|Will all treatments eventually fail / vaccine hopes
Feb 24, 2004
Hi, I have 3 questions:
1) Will the virus eventually finds ways of resisting the drugs no matter how adherent you are?
2) If so, are new drugs likely to be developed fast enough to provide new combinations?
3) How far off do you think an effective therapeutic vaccine is?
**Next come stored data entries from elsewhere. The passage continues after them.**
==> src/rtl/instr_fetch.sv <==
// Instruction fetch / sequencing unit for the 9-bit core: owns the PC, follows
// taken bneg branches with zero bubbles and halts on the stp opcode.
module instr_fetch #(
    parameter int PC_W       = 10,
    parameter int START_ADDR = 0
) (
    input  logic            Clk,
    input  logic            Reset,
    input  logic            start,
    input  logic [8:0]      instruction,
    input  logic            branch_en,
    input  logic            neg_flag,
    input  logic            stall,
    output logic [PC_W-1:0] prog_ctr,
    output logic            running,
    output logic            done,
    output logic [15:0]     instr_count
);

    localparam logic [PC_W-1:0] START_PC = PC_W'(START_ADDR);

    typedef enum logic [1:0] {IDLE, RUN, HALT} state_t;

    state_t          state, state_nxt;
    logic [PC_W-1:0] pc_nxt, pc_seq, pc_br;
    logic [15:0]     cnt_nxt, cnt_inc;
    logic            is_stp;

    assign is_stp  = (instruction[8:6] == 3'b000);
    assign pc_seq  = prog_ctr + PC_W'(1);
    // Signed size cast sign-extends the 6-bit offset (or truncates for narrow PCs); wrap is modular.
    assign pc_br   = prog_ctr + PC_W'($signed(instruction[5:0]));
    assign cnt_inc = (instr_count == 16'hFFFF) ? instr_count : instr_count + 16'd1;

    always_ff @(posedge Clk) begin
        if (Reset) begin
            state       <= IDLE;
            prog_ctr    <= START_PC;
            instr_count <= '0;
        end else begin
            state       <= state_nxt;
            prog_ctr    <= pc_nxt;
            instr_count <= cnt_nxt;
        end
    end

    always_comb begin
        state_nxt = state;
        pc_nxt    = prog_ctr;
        cnt_nxt   = instr_count;
        case (state)
            IDLE, HALT: begin
                if (start) begin
                    state_nxt = RUN;
                    pc_nxt    = START_PC;
                    cnt_nxt   = '0;
                end
            end
            RUN: begin
                // A stalled cycle retires nothing; stp leaves the PC on its own address.
                if (!stall) begin
                    cnt_nxt = cnt_inc;
                    if (is_stp)
                        state_nxt = HALT;
                    else if (branch_en && neg_flag)
                        pc_nxt = pc_br;
                    else
                        pc_nxt = pc_seq;
                end
            end
            default: state_nxt = IDLE;
        endcase
    end

    always_comb begin
        running = (state == RUN);
        done    = (state == HALT);
    end

endmodule

==> config.mk <==
export PLATFORM = sky130hd
export DESIGN_NAME = instr_fetch
export DESIGN_NICKNAME = d
export VERILOG_FILES = /design/src/rtl/instr_fetch.sv
export SDC_FILE = /design/constraint.sdc
export NUM_CORES = 1
export LEC_CHECK = 0
export CORE_UTILIZATION = 40
export DETAILED_ROUTE_END_ITERATION = 8
export DONT_BUFFER_PORTS = 1
export PLACE_DENSITY = 0.53
export SYNTH_ARGS = -nofsm -noshare
export SYNTH_HDL_FRONTEND = slang
export SYNTH_SLANG_ARGS = --single-unit
==> constraint.sdc <==
create_clock -name Clk -period 4.5 [get_ports Clk]
set_input_delay 1.125 -clock Clk [delete_from_list [all_inputs] [get_ports Clk]]
set_output_delay 1.125 -clock Clk [all_outputs]
set_load 0.01 [all_outputs]
* Yosys cells after proc, flatten, opt, wreduce, memory -nomap -nowiden
Index checks and enable logic that the tools add are counted.
** Word-level totals
- Register bits :: 28
- Logic and storage cells :: 35
- Output and inout port bits :: 28
- Input port bits :: 15
** Operators by class
- Equality and inequality tests :: 8
- Reductions and logical operators :: 8
- Multiplexer cells :: 13
- Add/subtract/negate cells :: 3
** Operator list (number)
- 16-bit two-way mux :: 3
- 10-bit two-way mux :: 4
- 16-bit case mux with 2 select lines :: 1
- 10-bit case mux with 2 select lines :: 1
- 16-bit by 1-bit adder with 16-bit output (second input constant) :: 1
- 16-bit == test (second input constant) :: 1
- 10-bit by 1-bit adder with 10-bit output (second input constant) :: 1
- 10-bit adder :: 1
- 2-bit != test (second input constant) :: 4
- 4-bit AND reduction :: 2
- 2-bit two-way mux :: 3
- 2-bit case mux with 2 select lines :: 1
- 3-bit zero test :: 1
- 3-bit AND reduction :: 1
- 2-bit by 1-bit == test with 1-bit output (second input constant) :: 1
- 2-bit == test (second input constant) :: 1
- 2-bit zero test :: 1
- 2-bit by 1-bit != test with 1-bit output (second input constant) :: 1
- 2-bit nonzero test :: 1
- 2-bit OR reduction :: 1
- 1-bit logical AND :: 1

* Logic depth before layout (Yosys ltp)
Gate-level depths: netlist of the first run.
- Depth after elaboration :: 5
- Mapped depth :: 9

* Worst setup path before layout of the first run
OpenSTA, ideal clock, no wires.
- Kind :: input -> register
- Start point :: input instruction[0]
- End point :: register prog_ctr[6]
- Stages :: 9
- Path slack :: 1576 ps
- Arrival time :: 2807 ps
- Buffers on the path :: 0
- Required time :: 4383 ps
- Setup time :: 117 ps
- Cells stage by stage :: nand3b_1 ha_1 inv_1 fa_1 nor2b_1 o31a_1 o211a_1 or3_1 a32o_1
** Between the ends
- Longest elaborated chain between the ends :: 5
** RTL lines
- start, declared :: line 10 : input logic [8:0] instruction,
- 10-bit adder :: line 32 : assign pc_br = prog_ctr + PC_W'($signed(instruction[5:0]));
- 10-bit two-way mux :: line 65 : else if (branch_en && neg_flag)
- 10-bit two-way mux :: line 63 : if (is_stp)
- 10-bit two-way mux :: line 61 : if (!stall) begin
- 10-bit case mux with 2 select lines :: line 51 : case (state)
- end signal, assigned :: line 42 : prog_ctr <= pc_nxt;
- end, declared :: line 14 : output logic [PC_W-1:0] prog_ctr,
Every way passes these cells. The select of a mux whose other input is x is not followed.
A chain may end at the register's enable or synchronous reset.

* Worst setup path after layout of the first run
Ends and elaborated chain as after synthesis.

==> flow_metrics.tcl, run 1 <==
set metrics [dict create \
    status "finished, final reports clean" \
    synth_area_um2 1770 \
    slew_viol_final 0 \
    synth_warnings 0 \
    insertion_delay_ps 280 \
    syn_to_final_growth_pct 6.08 \
    cp.arrival_ps 2940 \
    postCtsSetupRepairBufs 0 \
    endpoint_kind "flop" \
    clock_sinks 28 \
    die-area_um2 4700 \
    clockBufferDepth 2 \
    worst-path-max-fanout 5 \
    drive_gt1_share_pct 5.26 \
    yosys_register_bits 28 \
    finalClockSkew_ps 3.82 \
    tritoncts "done" \
    yosysTopAreaCellShare_pct 31.7 \
    grt_max_degree 17 \
    vias_per_cell 5.96 \
    synth_edf_count 0 \
    antenna_found_initial 0 \
    hold_viol_final 0 \
    grt_pass1_vias 1422 \
    setup_viol 0 \
    placed_cell_area_um2 1810 \
    cap_violations 0 \
    netlist_top_cells_count "dfxtp_1, nor2_1, xnor2_1, inv_1, nand2_1" \
    rsz0062_at_grt "false" \
    synthTopCellsByArea "dfxtp_1, xnor2_1, nor2_1" \
    final.period_utilization_pct 61.2 \
    hpwl_um 3240 \
    die_height_um 68.5 \
    ioPinCount 43 \
    utilization_pct 45.6 \
    fin_ws_ps 1750 \
    dr.first_iter.drc_count 46 \
    ys_seq_area_share_pct 31.7 \
    vias 1544 \
    synth_fp_nets 233 \
    required_ps 4690 \
    cp-start-kind "primary input" \
    critical_path_class "in2reg" \
    cts-buffers-inserted 3 \
    place_ws_ps 1450 \
    fp.dieW_um 68.5 \
    hold-worst-slack_ps 571 \
    wire_per_inst_um 16.3 \
    avgSynthCellArea_um2 8.43 \
    remaining_drc_errors 0 \
    hold_buffers 0 \
    nets 233 \
    clock.fmax_ghz 0.363 \
    root_buffer "clkbuf_8" \
    grt_pass1_wl_um 6610 \
    antennaDiodeCount 0 \
    detail-route-antenna-nets 0 \
    finalNonFillerCells 259 \
    yosysUniqueCellTypes 51 \
    worstMarginPinSlew_ps 643 \
    overflow 0 \
    gp_congestion 0.821 \
    syn_inst 210 \
    yosys.area.top_type "dfxtp_1" \
    rows 23 \
    async_flop_share_pct 0 \
    dr.pass1.iters 4 \
    cellLeakagePower_nw 0.669 \
    fin_area_um2 1880 \
    slew_headroom_pct 56.8 \
    hold_path.class "reg2reg" \
    power.density_nw_per_um2 281 \
    port_buffers 0 \
    ir_worst_vdd_mv 0.248 \
    synth_ff_type "dfxtp_1" \
    cts_htree_levels 1 \
    clkTransAtPathRegs_ps 110 \
    power.total_mw 0.528 \
    min_period_ps 2750 \
    r2r_setup_slack_ps 2240 \
    start_util_pct 43.0 \
    postRouteWirelength_um 4220 \
    placedCellCount 255 \
    cts_resized 0 \
    tns_ps 0 \
    globalRouteTotalUtil_pct 18.9 \
    core_um2 4120 \
]
-- cells in the final DEF, fill, tap and decap left out, types with 3 or more instances in the layout --
cell type and count:
nor2_1 28, dfxtp_1 28, xnor2_1 16, inv_1 10
nand2_1 10, nand3_1 9, a21oi_1 8, a211oi_1 8
nor3_1 7, ha_1 7, and3_1 6, a22oi_1 5
nand2b_1 4, or3_1 4, nand4_1 4, nor2b_1 3
o21a_1 3, o2111ai_1 3, o21ai_0 3, a31oi_1 3
clkbuf_8 3
-- kinds of logic (layout without fill, tap and decap cells) --
group           count (synthesis)  in the layout  synth area share, %
fa+ha+maj                       8              8                 6.08
simple gates                   93             93                 29.9
compound gates                 47             47                 19.2
buf+inv                        15             14                 3.60
mux                             2              2                 1.13
xor+xnor                       17             17                 8.41
flops                          28             28                 31.7
-- registers in the layout (all words and copies together) (netlist names) --
name,flops
instr_count,16
prog_ctr,10
state,2
-- layer usage --
metal	track usage (%)	vias up	part of all wire (%)
li1	-	769	-
met1	26.1	734	48
met2	27.7	37	45
met3	4.93	4	5.8
met4	7.55	0	0.90
met5	0	-	0
-- area by class of cell --
| cell class | count | area (um^2) |
|---|---|---|
| Clock buffer | 3 | 41.3 |
| Sequential cell | 28 | 561 |
| Clock inverter | 1 | 30.0 |
| Multi-Input combinational cell | 167 | 1150 |
| Fill cell | 418 | 2240 |
| Inverter | 10 | 37.5 |
| Tap cell | 50 | 62.6 |
-- path summary, 6_finish.rpt --
kind	from	depth (start not counted)	to
min reg2reg	prog_ctr[9]	1	prog_ctr[9]
min	prog_ctr[9]	1	prog_ctr[9]
max reg2reg	prog_ctr[0]	8	prog_ctr[6]
max	instruction[0]	9	prog_ctr[6]
-- worst max-delay path, stage by stage --
cell and delay (ps):
nand3b_1 140, ha_1 210, inv_1 70, fa_1 200, nor2b_1 70, o31a_1 310, o211a_1 240, or3_1 340
a32o_1 240
-- power breakdown --
part           internal (mW)  switching, mW  leakage (nW)  total [mW]
Clock                  0.119         0.0875        0.0357       0.207
Combinational         0.0217         0.0314         0.407      0.0531
Sequential             0.254         0.0143         0.226       0.268
Note: power is estimated with default switching activity, not from simulation.
==> run 2, diff against run 1 <==
==> constraint.sdc (replaced) <==
create_clock -name Clk -period 2.7 [get_ports Clk]
set_input_delay 0.675 -clock Clk [delete_from_list [all_inputs] [get_ports Clk]]
set_output_delay 0.675 -clock Clk [all_outputs]
set_load 0.01 [all_outputs]
==> flow_metrics.tcl, run 2 (synthesized netlist as in run 1, its figures left out) <==
set metrics [dict create \
    cap_violations 0 \
    min_period_ps 2320 \
    die-area_um2 4700 \
    largest_registers "instr_count x16, prog_ctr x10, state x2" \
    rsz0062_at_grt "false" \
    overflow 0 \
    cts_resized 0 \
    grt_max_degree 17 \
    utilization_pct 46.0 \
    cp-start-kind "primary input" \
    hpwl_um 3270 \
    vias_per_cell 5.97 \
    grt_pass1_wl_um 7000 \
    clock_sinks 28 \
    insertion_delay_ps 280 \
    status "finished, final reports clean" \
    final_cell_mix "nor2_1, dfxtp_1, xnor2_1" \
    cellLeakagePower_nw 0.679 \
    vias 1559 \
    antenna_found_initial 0 \
    setup_viol 0 \
    slew_headroom_pct 53.8 \
    start_util_pct 43.0 \
    cp.arrival_ps 2500 \
    final.period_utilization_pct 85.8 \
    fp.dieW_um 68.5 \
    finalClockSkew_ps 2.00 \
    seqCellArea_um2 561 \
    critical_path_class "in2reg" \
    port_buffers 0 \
    power.density_nw_per_um2 467 \
    cts_htree_levels 1 \
    postRouteWirelength_um 4420 \
    die_height_um 68.5 \
    tns_ps 0 \
    nets 235 \
    gp_congestion 0.833 \
    ioPinCount 43 \
    wire_per_inst_um 17.0 \
    hold_viol_final 0 \
    fillCellCount 421 \
    grt_pass1_vias 1508 \
    dr.first_iter.drc_count 58 \
    top_register "instr_count" \
    hold_path.class "in2reg" \
    worstMarginPinSlew_ps 687 \
    ir_worst_vdd_mv 0.212 \
    drive_gt1_share_pct 6.16 \
    remaining_drc_errors 0 \
    core_um2 4120 \
    endpoint_kind "flop" \
    slew_viol_final 0 \
    largest_reg_flops 16 \
    dr.pass1.iters 4 \
    root_buffer "clkbuf_8" \
    tritoncts "done" \
    syn_to_final_growth_pct 6.93 \
    clkTransAtPathRegs_ps 100 \
    globalRouteTotalUtil_pct 20.2 \
    required_ps 2880 \
    worst-path-max-fanout 5 \
    multi_input_comb_area_um2 1150 \
    rows 23 \
    postCtsSetupRepairBufs 0 \
    hold_buffers 0 \
    detail-route-antenna-nets 0 \
    clock.fmax_ghz 0.432 \
    antennaDiodeCount 0 \
    cts-buffers-inserted 3 \
    clockBufferDepth 2 \
]
run 2: changes by cell type in the layout (fill, tap and decap cells not counted), sizes merged:
cell and change:
buf +2
run 2: report_power, final:
part	internal, mW	total (mW)	switching [mW]
registers	0.424	0.448	0.0241
clock network	0.199	0.345	0.146
logic	0.0377	0.0910	0.0533
total	0.660	0.883	0.223
run 2: through the flow:
| step | instance area, um^2 | setup WS, ps | power [mW] | cells | hold slack [ps] |
|---|---|---|---|---|---|
| after floorplan | 1770 | 226 | 0.529 | 210 | 518 |
| after global placement | 1820 | 173 | 0.544 | 257 | 540 |
| after detailed placement | 1820 | 95.6 | 0.547 | 257 | 546 |
| after CTS | 1890 | 396 | 0.895 | 261 | 440 |
| after global routing | 1890 | 307 | 0.924 | 261 | 434 |
| final | 1890 | 383 | 0.883 | 261 | 447 |
run 2: worst paths after layout:
path                   from     endpoint  cells after the start  slack [ps]
max reg2reg     prog_ctr[0]  prog_ctr[6]                      8         440
min reg2reg     prog_ctr[9]  prog_ctr[9]                      1         560
min                   Reset     state[0]                      1         450
max          instruction[0]  prog_ctr[6]                      9         380
run 2: worst max-delay path, cell delays in order:
cell and delay (ps):
nand3b_1 130, ha_1 200, inv_1 70, fa_1 190, nor2b_1 60, o31a_1 300
o211a_1 240, or3_1 360, a32o_1 260
run 2: area by class of cell:
| cell class | instances | share of cell area [%] |
|---|---|---|
| clock buffer | 3 | 2.18 |
| clock inverter | 1 | 1.59 |
| inverter | 10 | 1.98 |
| multi-input combinational | 167 | 60.5 |
| sequential | 28 | 29.6 |
| tap | 50 | 3.30 |
| timing repair buffer | 2 | 0.793 |
run 2: routing by layer:
layer / routed length (um) / vias up / track usage (%) / part of all wire (%)
li1: - / 776 / - / -
met1: 2210 / 729 / 26.5 / 50
met2: 1890 / 48 / 31.3 / 43
met3: 265 / 6 / 4.93 / 6.0
met4: 55 / 0 / 8.59 / 1.2
met5: 0 / - / 0 / 0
The reason I'm asking (apart from obvious general interest) is that I'm not sure whether to start saving for my pension, a pension which will not be paid out until I'm 65 (I'm 30 now and in perfect health except for the infection itself). So I guess I'm trying to figure out what the chances of getting to 65 are.... if slim, I might as well blow all the money now! 3)
Response from Dr. Sherer
There are some reasons for optimism in the answer to question #1. HIV+ persons with excellent long term adherence have remained with viral loads below detection for over 5 years in several cohorts. There is no way to predict how long these good outcomes will last, but it is certainly possible that 10+ years of success will follow. There is no way to predict out 35 years from now.
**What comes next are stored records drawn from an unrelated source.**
**src/rtl/stopwatch_mode_seq_if.sv**
```systemverilog
// Signal bundle between the button front end / mode switch and the stopwatch
// mode controller, plus the controller's registered control outputs.
interface stopwatch_mode_seq_if;
  // Protocol: tick, start_pulse, lap_pulse, clear and set_*_inc are single-cycle
  // strobes sampled on the rising clock edge; there is no backpressure, so every
  // strobe is consumed in the cycle it is seen. Levels (lap_level, mode_set,
  // count_en, lap_hold, blink, state) are valid every cycle.
  logic       tick;
  logic       start_pulse;
  logic       lap_pulse;
  logic       lap_level;
  logic       mode_set;
  logic       count_en;
  logic       clear;
  logic       lap_hold;
  logic       set_hour_inc;
  logic       set_min_inc;
  logic       blink;
  logic [2:0] state;

  modport master (
    output tick, start_pulse, lap_pulse, lap_level, mode_set,
    input  count_en, clear, lap_hold, set_hour_inc, set_min_inc, blink, state
  );

  modport slave (
    input  tick, start_pulse, lap_pulse, lap_level, mode_set,
    output count_en, clear, lap_hold, set_hour_inc, set_min_inc, blink, state
  );
endinterface

```
**src/rtl/stopwatch_mode_seq.sv**
```systemverilog
// Stopwatch mode controller: RUN/PAUSE/LAP/SET state machine with long-press
// clear in PAUSE and a blink strobe in time-set mode. All outputs registered.
module stopwatch_mode_seq #(
  parameter int HOLD_TICKS  = 200,
  parameter int BLINK_TICKS = 50,
  parameter int CW          = 8
) (
  input logic             clk,
  input logic             rst_n,
  stopwatch_mode_seq_if.slave sw
);

  typedef enum logic [2:0] {
    S_IDLE      = 3'd0,
    S_RUN       = 3'd1,
    S_PAUSE     = 3'd2,
    S_LAP       = 3'd3,
    S_LAP_PAUSE = 3'd4,
    S_SET       = 3'd5
  } state_e;

  localparam logic [CW-1:0] HOLD_LAST  = CW'(HOLD_TICKS - 1);
  localparam logic [CW-1:0] BLINK_LAST = CW'(BLINK_TICKS - 1);

  state_e          state_q, state_d;
  logic [CW-1:0]   hold_cnt_q, hold_cnt_d;
  logic [CW-1:0]   blink_cnt_q, blink_cnt_d;
  logic            hold_block_q, hold_block_d;
  logic            blink_q, blink_d;
  logic            count_en_q, count_en_d;
  logic            clear_q, clear_d;
  logic            lap_hold_q, lap_hold_d;
  logic            hour_inc_q, hour_inc_d;
  logic            min_inc_q, min_inc_d;
  logic            hold_expire;
  logic            hold_fired;

  always_ff @(posedge clk or negedge rst_n) begin
    if (!rst_n) begin
      state_q      <= S_IDLE;
      hold_cnt_q   <= '0;
      blink_cnt_q  <= '0;
      hold_block_q <= 1'b0;
      blink_q      <= 1'b0;
      count_en_q   <= 1'b0;
      clear_q      <= 1'b0;
      lap_hold_q   <= 1'b0;
      hour_inc_q   <= 1'b0;
      min_inc_q    <= 1'b0;
    end else begin
      state_q      <= state_d;
      hold_cnt_q   <= hold_cnt_d;
      blink_cnt_q  <= blink_cnt_d;
      hold_block_q <= hold_block_d;
      blink_q      <= blink_d;
      count_en_q   <= count_en_d;
      clear_q      <= clear_d;
      lap_hold_q   <= lap_hold_d;
      hour_inc_q   <= hour_inc_d;
      min_inc_q    <= min_inc_d;
    end
  end

  always_comb begin
    state_d     = state_q;
    clear_d     = 1'b0;
    hour_inc_d  = 1'b0;
    min_inc_d   = 1'b0;
    hold_fired  = 1'b0;
    hold_expire = (state_q == S_PAUSE) && sw.lap_level && !hold_block_q &&
                  sw.tick && (hold_cnt_q == HOLD_LAST);

    case (state_q)
      S_SET: begin
        // Leaving SET is handled before the buttons so clear and inc never coincide.
        if (!sw.mode_set) begin
          state_d = S_IDLE;
          clear_d = 1'b1;
        end else if (sw.start_pulse) begin
          hour_inc_d = 1'b1;
        end else if (sw.lap_pulse) begin
          min_inc_d = 1'b1;
        end
      end
      S_IDLE, S_RUN, S_PAUSE, S_LAP, S_LAP_PAUSE: begin
        if (sw.mode_set) begin
          state_d = S_SET;
        end else if (sw.start_pulse) begin
          case (state_q)
            S_IDLE:      state_d = S_RUN;
            S_RUN:       state_d = S_PAUSE;
            S_PAUSE:     state_d = S_RUN;
            S_LAP:       state_d = S_LAP_PAUSE;
            S_LAP_PAUSE: state_d = S_LAP;
            default:     state_d = state_q;
          endcase
        end else if (sw.lap_pulse) begin
          case (state_q)
            S_RUN:       state_d = S_LAP;
            S_LAP:       state_d = S_RUN;
            S_LAP_PAUSE: state_d = S_PAUSE;
            default:     state_d = state_q;
          endcase
        end else if (hold_expire) begin
          state_d    = S_IDLE;
          clear_d    = 1'b1;
          hold_fired = 1'b1;
        end
      end
      default: state_d = S_IDLE;
    endcase

    // Once a long press has cleared, the button must be released before it can arm again.
    hold_block_d = (hold_block_q && sw.lap_level) || hold_fired;

    hold_cnt_d = '0;
    if ((state_q == S_PAUSE) && (state_d == S_PAUSE) && sw.lap_level && !hold_block_q) begin
      hold_cnt_d = sw.tick ? hold_cnt_q + 1'b1 : hold_cnt_q;
    end

    blink_cnt_d = '0;
    blink_d     = 1'b0;
    if ((state_q == S_SET) && (state_d == S_SET)) begin
      blink_cnt_d = blink_cnt_q;
      blink_d     = blink_q;
      if (sw.tick) begin
        if (blink_cnt_q == BLINK_LAST) begin
          blink_cnt_d = '0;
          blink_d     = !blink_q;
        end else begin
          blink_cnt_d = blink_cnt_q + 1'b1;
        end
      end
    end

    count_en_d = (state_d == S_RUN) || (state_d == S_LAP);
    lap_hold_d = (state_d == S_LAP) || (state_d == S_LAP_PAUSE);
  end

  assign sw.state        = state_q;
  assign sw.count_en     = count_en_q;
  assign sw.clear        = clear_q;
  assign sw.lap_hold     = lap_hold_q;
  assign sw.set_hour_inc = hour_inc_q;
  assign sw.set_min_inc  = min_inc_q;
  assign sw.blink        = blink_q;

endmodule
```
**src/flat_wrapper.sv**
```systemverilog
// flat-port wrapper written by rule: the top's interface ports become plain ports
module stopwatch_mode_seq_flat 
#(
  parameter int HOLD_TICKS  = 200,
  parameter int BLINK_TICKS = 50,
  parameter int CW          = 8
)
  (clk, rst_n, sw_tick, sw_start_pulse, sw_lap_pulse, sw_lap_level, sw_mode_set, sw_count_en, sw_clear, sw_lap_hold, sw_set_hour_inc, sw_set_min_inc, sw_blink, sw_state);
  stopwatch_mode_seq_if sw_i ();
  input logic clk;
  input logic rst_n;
  input wire logic [$bits(sw_i.tick)-1:0] sw_tick;
  input wire logic [$bits(sw_i.start_pulse)-1:0] sw_start_pulse;
  input wire logic [$bits(sw_i.lap_pulse)-1:0] sw_lap_pulse;
  input wire logic [$bits(sw_i.lap_level)-1:0] sw_lap_level;
  input wire logic [$bits(sw_i.mode_set)-1:0] sw_mode_set;
  output wire logic [$bits(sw_i.count_en)-1:0] sw_count_en;
  output wire logic [$bits(sw_i.clear)-1:0] sw_clear;
  output wire logic [$bits(sw_i.lap_hold)-1:0] sw_lap_hold;
  output wire logic [$bits(sw_i.set_hour_inc)-1:0] sw_set_hour_inc;
  output wire logic [$bits(sw_i.set_min_inc)-1:0] sw_set_min_inc;
  output wire logic [$bits(sw_i.blink)-1:0] sw_blink;
  output wire logic [$bits(sw_i.state)-1:0] sw_state;
  assign sw_i.tick = sw_tick;
  assign sw_i.start_pulse = sw_start_pulse;
  assign sw_i.lap_pulse = sw_lap_pulse;
  assign sw_i.lap_level = sw_lap_level;
  assign sw_i.mode_set = sw_mode_set;
  assign sw_count_en = sw_i.count_en;
  assign sw_clear = sw_i.clear;
  assign sw_lap_hold = sw_i.lap_hold;
  assign sw_set_hour_inc = sw_i.set_hour_inc;
  assign sw_set_min_inc = sw_i.set_min_inc;
  assign sw_blink = sw_i.blink;
  assign sw_state = sw_i.state;
  stopwatch_mode_seq #(.HOLD_TICKS(HOLD_TICKS), .BLINK_TICKS(BLINK_TICKS), .CW(CW)) u_core (.clk(clk), .rst_n(rst_n), .sw(sw_i));
endmodule
```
The answer to question #2 is mixed. There are good choices now for 3 or 4 regimens in sequence, and the new drugs in development may or may not provide another option, depending on their performance in clinical trials. It's too soon to tell.
Unfortunately, the first two HIV vaccine trials were unsuccessful, so we're still searching for an effective vaccine. Several other trials are in process. Thus we are at least 3-5 years, and possibly longer, from a vaccine.